[Start of Attachment]

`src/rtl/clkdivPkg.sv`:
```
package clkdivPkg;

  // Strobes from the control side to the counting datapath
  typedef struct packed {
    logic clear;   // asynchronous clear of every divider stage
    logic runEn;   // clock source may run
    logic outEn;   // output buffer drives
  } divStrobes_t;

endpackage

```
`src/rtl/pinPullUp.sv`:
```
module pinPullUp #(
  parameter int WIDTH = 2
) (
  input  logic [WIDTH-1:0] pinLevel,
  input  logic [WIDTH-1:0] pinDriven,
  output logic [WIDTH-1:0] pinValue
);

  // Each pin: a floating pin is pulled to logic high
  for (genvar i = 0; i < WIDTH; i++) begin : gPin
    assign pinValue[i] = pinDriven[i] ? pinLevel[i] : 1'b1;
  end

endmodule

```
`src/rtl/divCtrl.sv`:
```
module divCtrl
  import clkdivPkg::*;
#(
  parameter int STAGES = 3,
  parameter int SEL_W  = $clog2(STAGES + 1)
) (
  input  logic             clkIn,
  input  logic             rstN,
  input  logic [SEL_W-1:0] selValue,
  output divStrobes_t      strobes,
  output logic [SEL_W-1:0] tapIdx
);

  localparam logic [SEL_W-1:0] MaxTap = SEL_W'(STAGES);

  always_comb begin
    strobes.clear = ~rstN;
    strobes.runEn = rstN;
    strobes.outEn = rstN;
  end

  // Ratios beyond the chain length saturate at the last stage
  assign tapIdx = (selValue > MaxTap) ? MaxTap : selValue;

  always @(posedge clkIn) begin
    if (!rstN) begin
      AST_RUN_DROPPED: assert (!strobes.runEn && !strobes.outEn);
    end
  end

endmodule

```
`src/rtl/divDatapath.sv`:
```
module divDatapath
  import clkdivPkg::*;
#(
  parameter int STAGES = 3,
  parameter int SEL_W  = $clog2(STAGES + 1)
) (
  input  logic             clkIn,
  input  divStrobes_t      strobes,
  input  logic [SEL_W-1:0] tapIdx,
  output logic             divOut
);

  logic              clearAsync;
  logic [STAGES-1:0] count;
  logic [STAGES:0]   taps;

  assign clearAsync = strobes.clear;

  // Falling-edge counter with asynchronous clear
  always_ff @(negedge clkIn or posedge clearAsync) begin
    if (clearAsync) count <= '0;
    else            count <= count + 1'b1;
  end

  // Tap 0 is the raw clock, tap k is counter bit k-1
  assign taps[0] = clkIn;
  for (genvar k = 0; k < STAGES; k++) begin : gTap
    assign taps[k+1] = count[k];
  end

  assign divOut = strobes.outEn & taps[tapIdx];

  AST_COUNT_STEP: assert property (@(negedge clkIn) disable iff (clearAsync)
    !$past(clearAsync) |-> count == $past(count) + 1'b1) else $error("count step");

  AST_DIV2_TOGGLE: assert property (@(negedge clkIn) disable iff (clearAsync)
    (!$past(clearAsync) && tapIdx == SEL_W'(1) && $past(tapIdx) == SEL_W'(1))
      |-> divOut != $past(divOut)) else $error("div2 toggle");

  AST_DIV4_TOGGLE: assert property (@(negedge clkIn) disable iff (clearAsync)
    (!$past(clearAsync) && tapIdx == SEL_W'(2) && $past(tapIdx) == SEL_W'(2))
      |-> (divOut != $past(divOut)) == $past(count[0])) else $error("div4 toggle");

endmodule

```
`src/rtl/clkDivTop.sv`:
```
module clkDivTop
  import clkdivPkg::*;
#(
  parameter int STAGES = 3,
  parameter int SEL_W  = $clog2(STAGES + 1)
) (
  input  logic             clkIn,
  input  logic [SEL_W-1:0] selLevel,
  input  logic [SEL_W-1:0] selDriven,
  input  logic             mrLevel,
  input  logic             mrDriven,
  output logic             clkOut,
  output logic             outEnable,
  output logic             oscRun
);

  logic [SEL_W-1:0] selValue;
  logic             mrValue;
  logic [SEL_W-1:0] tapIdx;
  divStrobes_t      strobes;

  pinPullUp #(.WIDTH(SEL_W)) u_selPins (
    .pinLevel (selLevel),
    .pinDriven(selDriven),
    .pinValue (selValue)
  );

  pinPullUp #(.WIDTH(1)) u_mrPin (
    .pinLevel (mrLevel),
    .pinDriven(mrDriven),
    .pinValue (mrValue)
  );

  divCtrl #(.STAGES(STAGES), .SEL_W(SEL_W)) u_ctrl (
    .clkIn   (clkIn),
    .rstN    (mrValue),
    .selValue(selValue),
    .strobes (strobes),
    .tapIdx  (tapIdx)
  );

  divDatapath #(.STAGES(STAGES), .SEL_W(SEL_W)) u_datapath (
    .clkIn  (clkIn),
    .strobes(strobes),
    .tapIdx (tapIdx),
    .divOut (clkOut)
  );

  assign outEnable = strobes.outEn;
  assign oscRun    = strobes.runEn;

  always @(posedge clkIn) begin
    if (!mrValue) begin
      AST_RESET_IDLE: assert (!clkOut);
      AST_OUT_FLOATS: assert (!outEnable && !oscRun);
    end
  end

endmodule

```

[End of Attachment]
[Start of Attachment]

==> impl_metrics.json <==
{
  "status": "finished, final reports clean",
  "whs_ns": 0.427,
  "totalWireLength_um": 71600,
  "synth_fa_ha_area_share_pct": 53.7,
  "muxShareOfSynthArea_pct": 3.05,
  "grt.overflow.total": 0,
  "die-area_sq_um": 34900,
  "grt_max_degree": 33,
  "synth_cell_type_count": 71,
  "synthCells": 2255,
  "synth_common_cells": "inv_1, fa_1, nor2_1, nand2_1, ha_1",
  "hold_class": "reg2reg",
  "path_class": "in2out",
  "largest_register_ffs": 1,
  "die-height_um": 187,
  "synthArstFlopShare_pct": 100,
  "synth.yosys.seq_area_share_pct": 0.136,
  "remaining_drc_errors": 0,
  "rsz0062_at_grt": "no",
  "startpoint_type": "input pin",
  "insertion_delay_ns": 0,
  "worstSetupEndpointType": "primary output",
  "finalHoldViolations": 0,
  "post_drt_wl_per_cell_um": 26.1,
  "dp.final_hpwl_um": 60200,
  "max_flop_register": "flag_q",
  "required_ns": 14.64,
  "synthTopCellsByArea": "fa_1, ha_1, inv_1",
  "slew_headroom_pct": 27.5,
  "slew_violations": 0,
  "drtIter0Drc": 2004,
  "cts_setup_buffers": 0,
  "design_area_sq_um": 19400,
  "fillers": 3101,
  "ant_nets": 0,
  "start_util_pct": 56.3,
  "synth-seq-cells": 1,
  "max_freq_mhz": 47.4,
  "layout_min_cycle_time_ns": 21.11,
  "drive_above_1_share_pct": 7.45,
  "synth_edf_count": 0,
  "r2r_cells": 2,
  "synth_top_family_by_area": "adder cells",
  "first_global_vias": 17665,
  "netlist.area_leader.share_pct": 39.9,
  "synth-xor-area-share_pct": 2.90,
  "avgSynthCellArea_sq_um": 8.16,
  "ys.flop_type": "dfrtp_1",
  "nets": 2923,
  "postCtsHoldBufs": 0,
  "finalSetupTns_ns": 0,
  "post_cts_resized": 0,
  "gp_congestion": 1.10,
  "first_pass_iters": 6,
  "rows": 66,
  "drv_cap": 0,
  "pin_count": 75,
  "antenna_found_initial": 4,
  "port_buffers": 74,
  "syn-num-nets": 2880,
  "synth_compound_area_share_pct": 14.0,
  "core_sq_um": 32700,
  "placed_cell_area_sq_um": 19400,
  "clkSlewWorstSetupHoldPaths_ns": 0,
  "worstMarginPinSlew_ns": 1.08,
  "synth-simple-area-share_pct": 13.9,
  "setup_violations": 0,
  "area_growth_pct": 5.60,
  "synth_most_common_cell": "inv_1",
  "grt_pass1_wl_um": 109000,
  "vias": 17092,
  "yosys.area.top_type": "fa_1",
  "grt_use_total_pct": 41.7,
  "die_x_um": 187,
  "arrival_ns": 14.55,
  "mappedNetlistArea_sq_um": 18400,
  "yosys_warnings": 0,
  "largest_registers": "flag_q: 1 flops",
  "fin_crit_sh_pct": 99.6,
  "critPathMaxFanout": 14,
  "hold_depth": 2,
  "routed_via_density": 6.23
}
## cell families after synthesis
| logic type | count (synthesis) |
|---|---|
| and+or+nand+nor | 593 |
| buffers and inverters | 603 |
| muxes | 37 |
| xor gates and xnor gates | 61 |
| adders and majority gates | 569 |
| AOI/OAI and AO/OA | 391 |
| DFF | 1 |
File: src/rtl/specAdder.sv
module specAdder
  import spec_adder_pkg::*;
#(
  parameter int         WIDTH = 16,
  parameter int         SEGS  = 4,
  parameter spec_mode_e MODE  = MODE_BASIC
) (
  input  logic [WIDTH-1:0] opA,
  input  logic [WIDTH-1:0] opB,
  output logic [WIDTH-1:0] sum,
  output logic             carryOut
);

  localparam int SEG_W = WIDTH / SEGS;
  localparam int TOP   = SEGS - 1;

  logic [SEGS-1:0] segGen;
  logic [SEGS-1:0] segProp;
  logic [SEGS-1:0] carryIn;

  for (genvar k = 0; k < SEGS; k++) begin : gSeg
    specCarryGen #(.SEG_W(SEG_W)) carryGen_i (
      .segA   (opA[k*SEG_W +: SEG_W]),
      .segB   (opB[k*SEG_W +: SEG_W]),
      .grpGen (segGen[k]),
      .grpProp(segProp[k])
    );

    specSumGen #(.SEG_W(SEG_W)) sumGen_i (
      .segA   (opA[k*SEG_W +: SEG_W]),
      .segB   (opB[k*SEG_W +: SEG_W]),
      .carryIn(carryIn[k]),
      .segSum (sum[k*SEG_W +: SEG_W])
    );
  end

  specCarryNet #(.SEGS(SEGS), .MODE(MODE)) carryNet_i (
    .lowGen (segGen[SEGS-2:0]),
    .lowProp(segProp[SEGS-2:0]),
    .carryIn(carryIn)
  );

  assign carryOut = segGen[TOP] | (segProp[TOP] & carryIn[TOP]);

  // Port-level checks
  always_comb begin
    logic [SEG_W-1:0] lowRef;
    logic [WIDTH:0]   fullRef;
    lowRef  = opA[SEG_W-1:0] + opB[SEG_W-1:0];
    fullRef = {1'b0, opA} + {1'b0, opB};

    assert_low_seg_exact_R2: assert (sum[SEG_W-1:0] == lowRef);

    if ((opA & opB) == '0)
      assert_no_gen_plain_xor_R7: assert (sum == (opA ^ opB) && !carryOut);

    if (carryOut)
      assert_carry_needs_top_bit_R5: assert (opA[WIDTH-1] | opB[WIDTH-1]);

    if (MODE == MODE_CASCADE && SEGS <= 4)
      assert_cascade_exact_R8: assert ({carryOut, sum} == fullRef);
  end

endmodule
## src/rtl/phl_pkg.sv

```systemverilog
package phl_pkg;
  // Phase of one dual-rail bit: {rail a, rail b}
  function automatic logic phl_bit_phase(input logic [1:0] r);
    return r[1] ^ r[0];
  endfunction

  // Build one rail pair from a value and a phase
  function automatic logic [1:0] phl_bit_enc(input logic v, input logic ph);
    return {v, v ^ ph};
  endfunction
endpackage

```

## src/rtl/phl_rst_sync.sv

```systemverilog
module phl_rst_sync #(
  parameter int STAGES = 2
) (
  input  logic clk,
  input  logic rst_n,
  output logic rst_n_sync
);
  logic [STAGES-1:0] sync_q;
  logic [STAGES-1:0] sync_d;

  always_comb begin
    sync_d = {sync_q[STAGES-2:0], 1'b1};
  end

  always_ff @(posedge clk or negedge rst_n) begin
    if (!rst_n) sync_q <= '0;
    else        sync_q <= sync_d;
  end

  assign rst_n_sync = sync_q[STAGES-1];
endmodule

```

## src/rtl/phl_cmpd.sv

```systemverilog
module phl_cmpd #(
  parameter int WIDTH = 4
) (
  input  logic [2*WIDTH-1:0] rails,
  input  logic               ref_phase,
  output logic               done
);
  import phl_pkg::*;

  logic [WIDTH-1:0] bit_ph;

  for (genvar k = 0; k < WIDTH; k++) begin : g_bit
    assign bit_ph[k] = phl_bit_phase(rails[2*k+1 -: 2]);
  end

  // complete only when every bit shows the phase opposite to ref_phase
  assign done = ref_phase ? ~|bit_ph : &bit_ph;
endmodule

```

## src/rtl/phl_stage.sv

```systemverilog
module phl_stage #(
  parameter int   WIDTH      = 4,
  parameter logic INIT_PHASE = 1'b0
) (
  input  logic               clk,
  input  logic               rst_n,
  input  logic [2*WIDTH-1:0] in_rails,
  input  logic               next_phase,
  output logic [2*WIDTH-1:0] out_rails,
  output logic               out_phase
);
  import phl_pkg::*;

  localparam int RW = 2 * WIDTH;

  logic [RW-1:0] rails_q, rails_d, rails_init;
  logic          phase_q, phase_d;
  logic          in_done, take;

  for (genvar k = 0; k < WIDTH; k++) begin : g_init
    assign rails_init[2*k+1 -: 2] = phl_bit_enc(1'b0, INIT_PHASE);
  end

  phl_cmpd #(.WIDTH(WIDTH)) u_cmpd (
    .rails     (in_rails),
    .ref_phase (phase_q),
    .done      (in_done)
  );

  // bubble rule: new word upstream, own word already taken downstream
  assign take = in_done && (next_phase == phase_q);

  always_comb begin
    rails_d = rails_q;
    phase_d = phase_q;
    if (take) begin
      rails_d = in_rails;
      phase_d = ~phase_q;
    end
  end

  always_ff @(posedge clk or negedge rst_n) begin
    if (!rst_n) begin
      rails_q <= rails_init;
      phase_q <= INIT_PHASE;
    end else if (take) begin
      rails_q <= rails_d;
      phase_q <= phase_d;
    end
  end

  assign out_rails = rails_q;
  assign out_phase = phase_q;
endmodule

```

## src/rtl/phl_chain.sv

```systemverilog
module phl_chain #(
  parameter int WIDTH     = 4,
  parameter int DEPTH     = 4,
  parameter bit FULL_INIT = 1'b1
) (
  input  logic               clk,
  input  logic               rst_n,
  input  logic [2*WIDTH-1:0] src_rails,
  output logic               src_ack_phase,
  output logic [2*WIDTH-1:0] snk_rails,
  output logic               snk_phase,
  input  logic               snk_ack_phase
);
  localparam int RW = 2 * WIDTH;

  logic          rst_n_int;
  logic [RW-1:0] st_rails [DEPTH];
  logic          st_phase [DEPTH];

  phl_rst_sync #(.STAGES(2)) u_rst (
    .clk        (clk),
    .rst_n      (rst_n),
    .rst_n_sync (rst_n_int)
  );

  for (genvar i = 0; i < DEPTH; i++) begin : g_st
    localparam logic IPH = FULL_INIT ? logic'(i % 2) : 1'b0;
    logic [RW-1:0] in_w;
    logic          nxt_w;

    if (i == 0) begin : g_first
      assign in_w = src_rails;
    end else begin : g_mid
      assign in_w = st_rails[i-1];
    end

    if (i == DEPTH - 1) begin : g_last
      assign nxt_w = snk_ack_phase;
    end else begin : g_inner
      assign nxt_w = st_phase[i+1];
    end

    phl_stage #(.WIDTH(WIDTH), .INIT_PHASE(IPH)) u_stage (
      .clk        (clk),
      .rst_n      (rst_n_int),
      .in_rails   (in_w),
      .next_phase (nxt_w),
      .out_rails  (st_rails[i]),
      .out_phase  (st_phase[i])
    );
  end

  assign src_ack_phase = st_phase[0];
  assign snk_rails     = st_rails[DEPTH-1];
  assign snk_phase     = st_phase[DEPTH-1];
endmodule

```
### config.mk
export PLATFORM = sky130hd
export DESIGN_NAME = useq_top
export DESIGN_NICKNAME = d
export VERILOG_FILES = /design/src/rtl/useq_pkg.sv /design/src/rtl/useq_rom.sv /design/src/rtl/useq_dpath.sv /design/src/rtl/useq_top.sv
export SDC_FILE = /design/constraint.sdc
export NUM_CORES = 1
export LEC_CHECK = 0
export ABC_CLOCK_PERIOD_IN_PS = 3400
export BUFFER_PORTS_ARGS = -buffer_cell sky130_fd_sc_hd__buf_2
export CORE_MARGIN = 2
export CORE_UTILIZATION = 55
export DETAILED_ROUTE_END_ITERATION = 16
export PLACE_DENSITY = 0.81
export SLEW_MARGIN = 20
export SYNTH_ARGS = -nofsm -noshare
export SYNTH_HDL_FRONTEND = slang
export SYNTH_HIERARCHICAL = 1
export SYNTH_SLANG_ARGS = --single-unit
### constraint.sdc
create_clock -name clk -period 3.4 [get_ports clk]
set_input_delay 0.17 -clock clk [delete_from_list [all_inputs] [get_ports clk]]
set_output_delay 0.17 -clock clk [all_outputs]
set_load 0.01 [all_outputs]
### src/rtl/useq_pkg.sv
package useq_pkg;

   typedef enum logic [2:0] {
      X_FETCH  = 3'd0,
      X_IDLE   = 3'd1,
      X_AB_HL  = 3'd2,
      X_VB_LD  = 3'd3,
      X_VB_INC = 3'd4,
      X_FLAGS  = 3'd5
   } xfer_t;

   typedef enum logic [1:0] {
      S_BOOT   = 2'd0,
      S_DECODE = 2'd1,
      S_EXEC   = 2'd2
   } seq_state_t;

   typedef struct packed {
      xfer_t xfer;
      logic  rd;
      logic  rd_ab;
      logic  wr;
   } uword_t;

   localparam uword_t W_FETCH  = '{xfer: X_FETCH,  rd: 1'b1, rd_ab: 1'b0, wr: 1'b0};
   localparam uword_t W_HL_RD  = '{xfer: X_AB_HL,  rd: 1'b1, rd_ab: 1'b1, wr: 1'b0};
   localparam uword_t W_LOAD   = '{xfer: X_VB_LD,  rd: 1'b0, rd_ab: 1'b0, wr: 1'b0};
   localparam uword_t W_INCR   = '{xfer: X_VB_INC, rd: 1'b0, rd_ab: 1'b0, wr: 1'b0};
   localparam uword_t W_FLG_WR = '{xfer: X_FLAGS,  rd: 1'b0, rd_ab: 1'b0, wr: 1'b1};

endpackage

[End of Attachment]
[Start of Attachment]

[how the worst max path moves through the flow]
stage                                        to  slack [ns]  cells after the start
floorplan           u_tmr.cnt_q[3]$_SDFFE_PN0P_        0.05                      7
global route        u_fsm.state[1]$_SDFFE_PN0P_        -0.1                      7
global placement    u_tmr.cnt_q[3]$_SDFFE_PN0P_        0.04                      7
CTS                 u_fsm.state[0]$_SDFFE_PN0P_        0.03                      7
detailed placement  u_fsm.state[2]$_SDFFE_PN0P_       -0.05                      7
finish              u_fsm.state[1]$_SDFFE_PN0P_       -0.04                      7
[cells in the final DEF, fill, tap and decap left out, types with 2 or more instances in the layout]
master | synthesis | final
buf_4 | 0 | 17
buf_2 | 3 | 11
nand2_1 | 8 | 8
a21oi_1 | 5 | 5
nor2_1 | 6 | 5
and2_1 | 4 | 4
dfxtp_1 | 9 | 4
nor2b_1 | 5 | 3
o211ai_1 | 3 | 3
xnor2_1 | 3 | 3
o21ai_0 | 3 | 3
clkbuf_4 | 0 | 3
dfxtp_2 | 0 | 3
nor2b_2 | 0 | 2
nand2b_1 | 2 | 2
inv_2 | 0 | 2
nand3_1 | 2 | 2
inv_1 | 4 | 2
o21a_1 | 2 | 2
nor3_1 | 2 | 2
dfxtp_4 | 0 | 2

[End of Attachment]

§ PROMPT
Everything above from the line containing "and2_1 | 4 | 4" down to the line containing "dfxtp_4 | 0 | 2" is to be transcribed exactly, with both of those lines included and nothing else added.

§ TASK RESULT
and2_1 | 4 | 4
dfxtp_1 | 9 | 4
nor2b_1 | 5 | 3
o211ai_1 | 3 | 3
xnor2_1 | 3 | 3
o21ai_0 | 3 | 3
clkbuf_4 | 0 | 3
dfxtp_2 | 0 | 3
nor2b_2 | 0 | 2
nand2b_1 | 2 | 2
inv_2 | 0 | 2
nand3_1 | 2 | 2
inv_1 | 4 | 2
o21a_1 | 2 | 2
nor3_1 | 2 | 2
dfxtp_4 | 0 | 2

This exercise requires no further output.